**Work item**.
Retype, word for word, every line of the records below starting at the one that contains "set metrics [dict create \" and ending at the one that contains "synth-edff-count 0 \"; include both of those lines and nothing more.

(Collected data entries)
※ ※ ※

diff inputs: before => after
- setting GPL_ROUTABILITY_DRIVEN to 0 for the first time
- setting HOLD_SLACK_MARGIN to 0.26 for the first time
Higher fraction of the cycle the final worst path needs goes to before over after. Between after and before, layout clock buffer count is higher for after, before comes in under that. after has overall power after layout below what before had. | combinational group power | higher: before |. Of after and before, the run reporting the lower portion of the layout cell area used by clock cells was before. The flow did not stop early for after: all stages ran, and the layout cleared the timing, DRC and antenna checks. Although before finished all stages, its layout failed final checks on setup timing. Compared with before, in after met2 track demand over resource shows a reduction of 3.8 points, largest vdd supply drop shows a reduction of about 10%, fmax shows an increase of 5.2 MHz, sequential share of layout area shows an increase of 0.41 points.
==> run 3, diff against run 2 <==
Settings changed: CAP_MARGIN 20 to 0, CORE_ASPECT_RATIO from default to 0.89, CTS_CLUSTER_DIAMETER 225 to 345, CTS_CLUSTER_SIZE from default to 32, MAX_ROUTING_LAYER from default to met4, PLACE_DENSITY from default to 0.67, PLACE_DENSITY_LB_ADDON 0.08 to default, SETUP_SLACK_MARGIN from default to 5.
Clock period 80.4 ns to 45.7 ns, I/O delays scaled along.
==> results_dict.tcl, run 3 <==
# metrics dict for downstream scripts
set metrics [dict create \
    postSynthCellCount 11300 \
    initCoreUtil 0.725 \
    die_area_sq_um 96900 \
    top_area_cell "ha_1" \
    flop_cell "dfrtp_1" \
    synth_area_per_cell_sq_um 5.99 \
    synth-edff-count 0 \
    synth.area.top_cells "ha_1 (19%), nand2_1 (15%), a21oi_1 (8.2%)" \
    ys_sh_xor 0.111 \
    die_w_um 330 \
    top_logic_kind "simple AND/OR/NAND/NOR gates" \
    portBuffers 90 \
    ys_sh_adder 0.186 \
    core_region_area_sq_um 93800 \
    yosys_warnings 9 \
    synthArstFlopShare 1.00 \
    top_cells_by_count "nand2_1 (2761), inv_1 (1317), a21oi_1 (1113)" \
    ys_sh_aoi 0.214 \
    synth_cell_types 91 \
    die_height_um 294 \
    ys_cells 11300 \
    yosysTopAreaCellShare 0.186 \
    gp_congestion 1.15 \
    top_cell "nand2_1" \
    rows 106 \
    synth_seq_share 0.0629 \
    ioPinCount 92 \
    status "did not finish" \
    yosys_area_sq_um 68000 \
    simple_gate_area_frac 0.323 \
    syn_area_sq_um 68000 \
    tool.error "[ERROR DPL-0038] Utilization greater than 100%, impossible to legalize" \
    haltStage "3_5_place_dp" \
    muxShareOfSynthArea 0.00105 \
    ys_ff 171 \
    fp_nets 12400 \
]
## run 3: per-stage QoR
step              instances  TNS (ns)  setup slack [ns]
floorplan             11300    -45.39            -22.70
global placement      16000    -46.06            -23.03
==> 12-28 <==
==> flow/design.v (excerpt) <==
module datapath(output [6:0] display, days, output [3:0] segment, output am, pm, dblink, Sound, Vcc_out, input Next, Up, SetTime, SetAlarm, Snooze, Stop, Mute, Clr, Clk_sys);
export LEC_CHECK = 0
export CAP_MARGIN = 15
export CORE_MARGIN = 2
export CORE_UTILIZATION = 72
export PLACE_DENSITY_LB_ADDON = 0.0
export SETUP_SLACK_MARGIN = 1.37
export SLEW_MARGIN = 20
create_clock -name core_clock -period 4.68 [get_ports {Clk_sys}]
run.sh (not shown) runs the stock make flow with config.mk's settings and CLKGATE_MAP_FILE=.
==> 11-18: changes against 12-28 <==
- ABC_AREA: not set -> 1
- CAP_MARGIN: 15 -> 20
- CTS_CLUSTER_SIZE: not set -> 10
- PLACE_DENSITY: not set -> 0.39
- PLACE_DENSITY_LB_ADDON: 0.0 -> not set
- SETUP_SLACK_MARGIN: 1.37 -> 1.38
==> 06-25: changes against 12-28 <==
- CAP_MARGIN: 15 -> 20
- CORE_ASPECT_RATIO: not set -> 0.87
- CTS_CLUSTER_DIAMETER: not set -> 366
- CTS_CLUSTER_SIZE: not set -> 28
- PLACE_DENSITY: not set -> 0.35
- PLACE_DENSITY_LB_ADDON: 0.0 -> not set
- SETUP_SLACK_MARGIN: 1.37 -> 1.35
- SLEW_MARGIN: 20 -> 5
- TNS_END_PERCENT: not set -> 15
==> results_slide.txt <==
Key Metrics from the Run

Outcome
  – Outcome: finished clean

Pwr
  – P_int: 4.40 mW
  – Switching Power: about 3.5 mW
  – Logic pwr share: between 40% and 50%
  – Clock power share: 22.5%

Synth
  – Gate Count Post-Synth: about 2000
  – Yosys chip area: 0.0144 mm^2

Timing
  – Relative slew slack: 27.3%

Route
  – Drt first pass iters: 6
That was 11-18.
==> results_slide.txt <==
Key Metrics from the Run

Route
  – Drt first pass iters: 5
  – Routed vias/inst: 6.76

Synth
  – Gate Count Post-Synth: ~1500
  – Yosys chip area: ~0.014 mm^2

Pwr
  – Clock power share: 24.1%
  – Switching Power: ~3.1 mW
  – P_int: ~4.4 mW
  – Logic pwr share: around two fifths

Outcome
  – Outcome: finished clean

Timing
  – Relative slew slack: 31.1%
That was 12-28.
==> results_slide.txt <==
Key Metrics from the Run

Synth
  – Yosys chip area: 0.0141 mm^2
  – Gate Count Post-Synth: between 1500 and 2000

Pwr
  – Logic pwr share: 43.6%
  – Clock power share: between 10% and 20%
  – P_int: 3.72 mW

Route
  – Drt first pass iters: 7

Outcome
  – Outcome: finished clean

Timing
  – Relative slew slack: a little over a quarter
That was 06-25.

---

==> run K <==
Starting RTL as in the previous note.
==> flow/config.mk <==
export PLATFORM = sky130hd
export DESIGN_NAME = datapath
export DESIGN_NICKNAME = datapath
export VERILOG_FILES = /design/flow/design.v
export SDC_FILE = /design/flow/constraint.sdc
export NUM_CORES = 4
export LEC_CHECK = 0
export CAP_MARGIN = 0
export CORE_MARGIN = 2
export CORE_UTILIZATION = 72
export CTS_CLUSTER_DIAMETER = 39
export PLACE_DENSITY = 0.64
export SETUP_SLACK_MARGIN = 3.3
export SLEW_MARGIN = 20
==> flow/constraint.sdc <==
create_clock -name core_clock -period 11.4 [get_ports {Clk_sys}]
set_input_delay 2.2800 -clock core_clock [delete_from_list [all_inputs] [get_ports {Clk_sys}]]
set_output_delay 2.2800 -clock core_clock [all_outputs]
set_load 0.01 [all_outputs]
==> inputs of run R, as changes to run K <==
- CTS_CLUSTER_SIZE: not set -> 37
- SETUP_SLACK_MARGIN: 3.3 -> 1.26
==> flow/constraint.sdc (replaced) <==
create_clock -name core_clock -period 10.7 [get_ports {Clk_sys}]
set_input_delay 2.1400 -clock core_clock [delete_from_list [all_inputs] [get_ports {Clk_sys}]]
set_output_delay 2.1400 -clock core_clock [all_outputs]
set_load 0.01 [all_outputs]
==> inputs of run E, as changes to run K <==
- CAP_MARGIN: 0 -> 20
- CORE_UTILIZATION: 72 -> 66
- CTS_CLUSTER_DIAMETER: 39 -> not set
- PLACE_DENSITY: 0.64 -> not set
- SETUP_SLACK_MARGIN: 3.3 -> not set
==> flow/constraint.sdc (replaced) <==
create_clock -name core_clock -period 13.4 [get_ports {Clk_sys}]
set_input_delay 2.6800 -clock core_clock [delete_from_list [all_inputs] [get_ports {Clk_sys}]]
set_output_delay 2.6800 -clock core_clock [all_outputs]
set_load 0.01 [all_outputs]
==> comparison table <==
Arrival time of the worst setup path: run E 4.60 ns; run K 4.44 ns; run R 4.53 ns
Seq pwr share: run E 35.6%; run K 34.3%; run R 33.7%
Number of global-route vias before repair: run E 11.5k; run K 11.6k; run R 11.6k
Setup WS pre-CTS: run E 6.75 ns; run K 5.25 ns; run R 4.66 ns
Routed met2 length: run E 17.4 mm; run K 17.7 mm; run R 17.3 mm
Number of instances in the placed design: run E 1735; run K 1725; run R 1725
Crit path depth: run E 10; run K 11; run R 11
Signal buf overhead: run E 2.85%; run K 2.80%; run R 2.79%
Worst setup slack for register-to-register paths: run E 9.42 ns; run K 8.00 ns; run R 7.21 ns
Clock buffers and inverters, area share: run E 5.73%; run K 7.35%; run R 7.66%
Weighted congestion reported at the end of routability-driven placement: run E 0.913; run K 0.907; run R 0.905
First-pass GRT wire length: run E 59.9 mm; run K 60.3 mm; run R 59.6 mm
Status: run E timing/DRC/antenna clean; run K timing/DRC/antenna clean; run R timing/DRC/antenna clean
Post-CTS clock slew at the launch and capture registers of the worst setup and hold paths: run E 0.06 ns; run K 0.06 ns; run R 0.05 ns
Total power divided by cell area: run E 168 nW/µm²; run K 205 nW/µm²; run R 221 nW/µm²
Reported net switching power: run E 1.02 mW; run K 1.24 mW; run R 1.34 mW
Number of vias per cell: run E 6.61; run K 6.77; run R 6.68
Share of total power in the clock network: run E 28.5%; run K 32.3%; run R 33.3%
Tightest Pin Transition: run E 1.18 ns; run K 1.19 ns; run R 1.25 ns
Final wirelength: run E 37.1 mm; run K 37.6 mm; run R 37.2 mm

---

==> job 9528: inputs <==
datapath again, from the RTL that the note above started with.
clock: 8.2 ns
lec_check: 0
abc_area: 1
cap_margin: 20
cell_pad_in_sites_detail_placement: 2
cell_pad_in_sites_global_placement: 2
core_margin: 2
core_utilization: 40
cts_cluster_diameter: 46
cts_cluster_size: 63
gpl_routability_driven: 0
max_routing_layer: met5
min_routing_layer: met2
place_density: 0.47
slew_margin: 20
tns_end_percent: 50
==> job 251 (differences from job 9528) <==
CELL_PAD_IN_SITES_GLOBAL_PLACEMENT = 1   (was 2)
GPL_ROUTABILITY_DRIVEN = 1   (was 0)
MAX_ROUTING_LAYER = met4   (was met5)
PLACE_DENSITY = unset   (was 0.47)
TNS_END_PERCENT = unset   (was 50)
==> flow/constraint.sdc (replaced) <==
create_clock -name core_clock -period 6.68 [get_ports {Clk_sys}]
set_input_delay 1.3360 -clock core_clock [delete_from_list [all_inputs] [get_ports {Clk_sys}]]
set_output_delay 1.3360 -clock core_clock [all_outputs]
set_load 0.01 [all_outputs]
==> job 7240 (differences from job 9528) <==
ABC_AREA = unset   (was 1)
CAP_MARGIN = 5   (was 20)
CELL_PAD_IN_SITES_DETAIL_PLACEMENT = unset   (was 2)
CELL_PAD_IN_SITES_GLOBAL_PLACEMENT = unset   (was 2)
CTS_CLUSTER_DIAMETER = unset   (was 46)
CTS_CLUSTER_SIZE = unset   (was 63)
GPL_ROUTABILITY_DRIVEN = unset   (was 0)
HOLD_SLACK_MARGIN = 0.24   (was unset)
MAX_ROUTING_LAYER = unset   (was met5)
MIN_ROUTING_LAYER = unset   (was met2)
PLACE_DENSITY = unset   (was 0.47)
TNS_END_PERCENT = unset   (was 50)
==> flow/constraint.sdc (replaced) <==
create_clock -name core_clock -period 20.0 [get_ports {Clk_sys}]
set_input_delay 4.0000 -clock core_clock [delete_from_list [all_inputs] [get_ports {Clk_sys}]]
set_output_delay 4.0000 -clock core_clock [all_outputs]
set_load 0.01 [all_outputs]
==> job 869 (differences from job 9528) <==
ABC_AREA = unset   (was 1)
CELL_PAD_IN_SITES_DETAIL_PLACEMENT = unset   (was 2)
CELL_PAD_IN_SITES_GLOBAL_PLACEMENT = unset   (was 2)
CTS_CLUSTER_DIAMETER = unset   (was 46)
CTS_CLUSTER_SIZE = unset   (was 63)
GPL_ROUTABILITY_DRIVEN = unset   (was 0)
MAX_ROUTING_LAYER = unset   (was met5)
MIN_ROUTING_LAYER = unset   (was met2)
PLACE_DENSITY = unset   (was 0.47)
TNS_END_PERCENT = unset   (was 50)
==> flow/constraint.sdc (replaced) <==
create_clock -name core_clock -period 8.42 [get_ports {Clk_sys}]
set_input_delay 1.6840 -clock core_clock [delete_from_list [all_inputs] [get_ports {Clk_sys}]]
set_output_delay 1.6840 -clock core_clock [all_outputs]
set_load 0.01 [all_outputs]
==> impl_metrics.json <==
{
  "min_to": "conv.state[0]",
  "die_h_um": 194,
  "p_leak_nw": 7.47,
  "path_depth": 10,
  "fin_crit_sh_pct": 67.2,
  "slew_headroom_pct": 24.5,
  "wl_met3_mm": 22.7,
  "cts_buffers": 41,
  "p_comb_share_pct": 38.5,
  "dieArea_mm2": 0.0377,
  "p_switching_mw": 2.34,
  "wl_per_cell_um": 23.4,
  "route.met2.wl_mm": 30.7,
  "viasPerCell": 8.01,
  "outcome": "complete, no violations",
  "synthTopCellsByArea": "dfrtp_1 38%, nand2_1 13%, nand3_1 6.0%, o21ai_0 5.8%, inv_1 5.6%"
}
-- figures above: job 9528

==> impl_metrics.json <==
{
  "outcome": "complete, no violations",
  "dieArea_mm2": 0.0368,
  "cts_buffers": 25,
  "path_depth": 14,
  "viasPerCell": 5.79,
  "route.met2.wl_mm": 17.2,
  "die_h_um": 192,
  "synthTopCellsByArea": "dfrtp_1 39%, mux2i_1 11%, nor2_1 5.4%, mux4_2 3.5%, nand2_1 3.1%",
  "min_to": "conv.state[25]",
  "p_comb_share_pct": 36.1,
  "fin_crit_sh_pct": 41.6
}
-- figures above: job 7240

==> impl_metrics.json <==
{
  "cts_buffers": 25,
  "die_h_um": 192,
  "route.met2.wl_mm": 17.4,
  "p_leak_nw": 7.09,
  "min_to": "conv.state[25]",
  "path_depth": 14,
  "p_comb_share_pct": 36.2,
  "wl_met3_mm": 1.80,
  "wl_per_cell_um": 19.3,
  "p_switching_mw": 1.62,
  "viasPerCell": 5.82,
  "outcome": "complete, no violations"
}
-- figures above: job 869

==> impl_metrics.json <==
{
  "outcome": "complete, no violations",
  "wl_per_cell_um": 23.0,
  "cts_buffers": 42,
  "route.met2.wl_mm": 30.4,
  "fin_crit_sh_pct": 78.9,
  "viasPerCell": 7.96,
  "path_depth": 17,
  "p_switching_mw": 2.87,
  "slew_headroom_pct": 17.3,
  "p_comb_share_pct": 38.7,
  "wl_met3_mm": 22.4
}
-- figures above: job 251

Power figures rest on the tool's default switching activity, not on a simulated workload.
== run 1 ==
// testSlave
module testSlave(input clk, input reset,
    input  S_AXI_RREADY,
    output S_AXI_RVALID,
    output[5:0] S_AXI_RID,
    output[31:0] S_AXI_RDATA,
    output[1:0] S_AXI_RRESP,
    output S_AXI_RLAST,
    output S_AXI_ARREADY,
    input  S_AXI_ARVALID,
    input [5:0] S_AXI_ARID,
    input [5:0] S_AXI_ARADDR,
    input [7:0] S_AXI_ARLEN,
    input [2:0] S_AXI_ARSIZE,
    input [1:0] S_AXI_ARBURST,
    output S_AXI_WREADY,
    input  S_AXI_WVALID,
    input [31:0] S_AXI_WDATA,
    input [3:0] S_AXI_WSTRB,
    input  S_AXI_WLAST,
    output S_AXI_AWREADY,
    input  S_AXI_AWVALID,
    input [5:0] S_AXI_AWID,
    input [5:0] S_AXI_AWADDR,
    input [7:0] S_AXI_AWLEN,
    input [2:0] S_AXI_AWSIZE,
    input [1:0] S_AXI_AWBURST,
    input  S_AXI_BREADY,
    output S_AXI_BVALID,
    output[5:0] S_AXI_BID,
    output[1:0] S_AXI_BRESP
);
  reg [1:0] axi_bresp;
  wire[1:0] T0;
  wire[1:0] T1;
  wire T2;
  wire T3;
  wire T4;
  wire T5;
  wire T6;
  reg  axi_bvalid;
  wire T7;
  wire T8;
  wire T9;
  wire T10;
  wire T11;
  wire T12;
  wire T13;
  wire T14;
  wire T15;
  reg  axi_wready;
  wire T16;
  wire T17;
  wire T18;
  wire T19;
  wire T20;
  wire T21;
  wire T22;
  wire T23;
  wire T24;
  wire T25;
  wire T26;
  wire T27;
  wire T28;
  reg  axi_awv_awr_flag;
  wire T29;
  wire T30;
  wire T31;
  wire T32;
  wire T33;
  wire T34;
  wire T35;
  reg  axi_arv_arr_flag;
  wire T36;
  wire T37;
  wire T38;
  wire T39;
  wire T40;
  wire T41;
  wire T42;
  wire T43;
  wire T44;
  wire T45;
  wire T46;
  reg  axi_arready;
  wire T47;
  wire T48;
  wire T49;
  wire T50;
  wire T51;
  wire T52;
  wire T53;
  wire T54;
  reg [7:0] axi_arlen;
  wire[7:0] T55;
  wire[7:0] T56;
  wire T57;
  wire T58;
  wire T59;
  wire T60;
  wire T61;
  ...
clock: 2.32 ns
lec_check: 0
cap_margin: 15
cell_pad_in_sites_detail_placement: 0
core_aspect_ratio: 1.31
core_margin: 2
core_utilization: 72
cts_cluster_diameter: 64
cts_cluster_size: 27
max_routing_layer: met4
place_density: 0.66
slew_margin: 35
tns_end_percent: 100
run.sh (not shown) runs the stock make flow with config.mk's settings and CLKGATE_MAP_FILE=.
[run 1] flow finished | final checks: failed | reasons: setup timing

※ ※ ※

**Exercise response**.
set metrics [dict create \
    postSynthCellCount 11300 \
    initCoreUtil 0.725 \
    die_area_sq_um 96900 \
    top_area_cell "ha_1" \
    flop_cell "dfrtp_1" \
    synth_area_per_cell_sq_um 5.99 \
    synth-edff-count 0 \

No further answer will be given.